Advanced Machine Learning Techniques

Decision Tree Algorithm: Explantation and Implementation

Decision Tree Algorithm: Explantation and Implementation

Introduction

The decision tree is the most efficient and popular categorization and prediction method. Each internal node in a decision tree represents a test on an attribute, each branch a test result, and each leaf node (terminal node) a class label. Decision trees are a sort of tree structure that mimics flowcharts.

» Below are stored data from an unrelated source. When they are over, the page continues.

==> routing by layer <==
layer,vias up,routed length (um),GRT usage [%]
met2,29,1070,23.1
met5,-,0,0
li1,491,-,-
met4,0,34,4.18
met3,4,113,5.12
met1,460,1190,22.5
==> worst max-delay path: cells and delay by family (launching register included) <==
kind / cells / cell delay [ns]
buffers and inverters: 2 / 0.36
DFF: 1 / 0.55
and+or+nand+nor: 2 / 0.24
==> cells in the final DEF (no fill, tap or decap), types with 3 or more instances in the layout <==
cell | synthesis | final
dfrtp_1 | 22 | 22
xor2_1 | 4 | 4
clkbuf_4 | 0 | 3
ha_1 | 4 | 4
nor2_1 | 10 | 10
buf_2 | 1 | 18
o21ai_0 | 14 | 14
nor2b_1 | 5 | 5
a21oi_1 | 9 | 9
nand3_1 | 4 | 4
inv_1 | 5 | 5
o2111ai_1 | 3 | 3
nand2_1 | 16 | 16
**src/rtl/mc_pkg.sv**
```systemverilog
// Shared types for the multicast bus transmitter: packet layout, FSM states, drop counter width.
// mc_pkt_t is the default-width packet; parameterised instances build the same layout locally.
package mc_pkg;

    localparam int DROP_CNT_W    = 16;
    localparam int MC_DEF_DATA_W = 16;
    localparam int MC_DEF_ID_W   = 2;

    typedef enum logic {
        IDLE = 1'b0,
        SEND = 1'b1
    } mc_tx_state_e;

    typedef struct packed {
        logic [MC_DEF_ID_W-1:0]   tag;
        logic [MC_DEF_DATA_W-1:0] data;
    } mc_pkt_t;

    function automatic logic [DROP_CNT_W-1:0] sat_inc(input logic [DROP_CNT_W-1:0] v);
        return (&v) ? v : v + DROP_CNT_W'(1);
    endfunction

endpackage

```
**src/rtl/mc_pkt_fifo.sv**
```systemverilog
// Synchronous packet FIFO, zero-latency read of the head entry, full/empty flags.
// A push while full is accepted only together with a pop (the popped slot is reused).
module mc_pkt_fifo #(
    parameter int W     = 18,
    parameter int DEPTH = 2
) (
    input  logic         clk,
    input  logic         rst,
    input  logic         push,
    input  logic [W-1:0] wdat,
    input  logic         pop,
    output logic [W-1:0] rdat,
    output logic         full,
    output logic         empty
);
    localparam int AW = (DEPTH > 1) ? $clog2(DEPTH) : 1;

    logic [W-1:0] mem [DEPTH];
    logic [AW:0]  wptr;
    logic [AW:0]  rptr;
    logic         do_push;
    logic         do_pop;

    assign empty   = (wptr == rptr);
    assign full    = (wptr[AW] != rptr[AW]) && (wptr[AW-1:0] == rptr[AW-1:0]);
    assign do_pop  = pop && !empty;
    assign do_push = push && (!full || do_pop);
    assign rdat    = mem[rptr[AW-1:0]];

    always_ff @(posedge clk) begin
        if (rst) begin
            wptr <= '0;
            rptr <= '0;
        end else begin
            if (do_push) begin
                mem[wptr[AW-1:0]] <= wdat;
                wptr              <= wptr + 1'b1;
            end
            if (do_pop) begin
                rptr <= rptr + 1'b1;
            end
        end
    end

endmodule

```
**src/rtl/mc_bus_tx.sv**
```systemverilog
// Multicast X-bus transmitter: delivers each buffered packet to every caster whose ID equals its tag.
// Load one cycle after the FIFO write; a packet retires once every matched caster has taken it.
module mc_bus_tx
    import mc_pkg::*;
#(
    parameter int DATA_WIDTH = 16,
    parameter int NUM_COL    = 4,
    parameter int ID_W       = (NUM_COL > 1) ? $clog2(NUM_COL) : 1,
    parameter int FIFO_DEPTH = 2,
    parameter int COL_W      = (NUM_COL > 1) ? $clog2(NUM_COL) : 1
) (
    input  logic                    clk,
    input  logic                    rst,
    input  logic                    cfg_we,
    input  logic [COL_W-1:0]        cfg_col,
    input  logic [ID_W-1:0]         cfg_id,
    input  logic                    in_valid,
    output logic                    in_ready,
    input  logic [ID_W-1:0]         in_tag,
    input  logic [DATA_WIDTH-1:0]   in_data,
    output logic [DATA_WIDTH-1:0]   bus_data,
    output logic [ID_W-1:0]         bus_tag,
    output logic [NUM_COL*ID_W-1:0] caster_id,
    output logic [NUM_COL-1:0]      caster_en,
    input  logic [NUM_COL-1:0]      caster_ready,
    output logic                    busy,
    output logic [DROP_CNT_W-1:0]   drop_cnt
);
    localparam int PKT_W = ID_W + DATA_WIDTH;

    mc_tx_state_e                 state;
    logic [NUM_COL-1:0][ID_W-1:0] id_tbl;
    logic [NUM_COL-1:0]           match;
    logic [NUM_COL-1:0]           done_mask;
    logic [NUM_COL-1:0]           head_match;
    logic [NUM_COL-1:0]           xfer;
    logic [PKT_W-1:0]             head;
    logic [ID_W-1:0]              head_tag;
    logic [DATA_WIDTH-1:0]        head_data;
    logic                         fifo_full;
    logic                         fifo_empty;
    logic                         push;
    logic                         all_done;
    logic                         load;
    logic                         cfg_hit;

    assign in_ready = !fifo_full && !rst;
    assign push     = in_valid && in_ready;

    mc_pkt_fifo #(
        .W     (PKT_W),
        .DEPTH (FIFO_DEPTH)
    ) u_fifo (
        .clk   (clk),
        .rst   (rst),
        .push  (push),
        .wdat  ({in_tag, in_data}),
        .pop   (load),
        .rdat  (head),
        .full  (fifo_full),
        .empty (fifo_empty)
    );

    assign head_tag  = head[PKT_W-1 -: ID_W];
    assign head_data = head[DATA_WIDTH-1:0];

    always_comb begin
        head_match = '0;
        for (int c = 0; c < NUM_COL; c++) begin
            head_match[c] = (id_tbl[c] == head_tag);
        end
    end

    // Enables decode purely from registered state, so they never glitch on caster_ready.
    assign caster_en = (state == SEND) ? (match & ~done_mask) : '0;
    assign xfer      = caster_en & caster_ready;
    assign all_done  = (state == SEND) && (&(done_mask | xfer));
    assign load      = !fifo_empty && ((state == IDLE) || all_done);
    assign busy      = (state == SEND) || !fifo_empty;
    assign caster_id = id_tbl;
    assign cfg_hit   = cfg_we && (32'(cfg_col) < 32'(NUM_COL));

    always_ff @(posedge clk) begin
        if (rst) begin
            state     <= IDLE;
            match     <= '0;
            done_mask <= '0;
            bus_data  <= '0;
            bus_tag   <= '0;
            drop_cnt  <= '0;
            for (int c = 0; c < NUM_COL; c++) begin
                id_tbl[c] <= ID_W'(c);
            end
        end else begin
            if (cfg_hit) begin
                id_tbl[cfg_col] <= cfg_id;
            end
            if (state == SEND) begin
                done_mask <= done_mask | xfer;
            end
            if (load) begin
                // A packet nobody listens to is consumed here without touching the bus.
                if (head_match == '0) begin
                    drop_cnt <= sat_inc(drop_cnt);
                    state    <= IDLE;
                end else begin
                    bus_data  <= head_data;
                    bus_tag   <= head_tag;
                    match     <= head_match;
                    done_mask <= ~head_match;
                    state     <= SEND;
                end
            end else if (all_done) begin
                state <= IDLE;
            end
        end
    end

endmodule

```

Construction of Decision Tree

A tree can be learned by segmenting the source set into subgroups based on an attribute value test. The process of repeating this operation on each derived subset is referred to as recursive partitioning. The recursion ends when the split no longer improves the predictions or when all members of a subset at a node have the same value for the target variable. Because it doesn't require parameter setting or domain knowledge, decision tree classifier development is perfect for exploratory knowledge discovery. Decision trees can be used to manage high-dimensional data. Classifiers using decision trees are frequently precise. Decision tree induction is a common inductive technique for learning classification information.

Representation

Decision trees classify instances by placing them from the root to the leaf node of a tree, which indicates the instance's classification. As seen in the figure above, one must first test the attribute provided by the tree's root node before moving on to the branch of the tree that corresponds to the attribute's value in order to categorize an instance. The identical process is then applied once more to the subtree rooted at the new node. The decision tree in the above diagram assigns a classification to each leaf based on whether a certain morning is excellent for playing tennis and returns that classification. (in this case, either a Yes or a No).

Gini Index

The Gini Index measures how exact a division is between the various categories that are identified. Using the Gini index, a score between 0 and 1 is evaluated, where 1 denotes a randomly distributed distribution of the components within classes. In this case, a low Gini index score is what we are aiming for. We'll use the Gini Index as the evaluation statistic to evaluate our decision tree model.

Implementation

from sklearn.datasets import make_classification
from sklearn import tree
from sklearn.model_selection import train_test_split

X, t = make_classification(100, 5, n_classes=2, shuffle=True, random_state=10)
X_train, X_test, t_train, t_test = train_test_split(
X, t, test_size=0.3, shuffle=True, random_state=1)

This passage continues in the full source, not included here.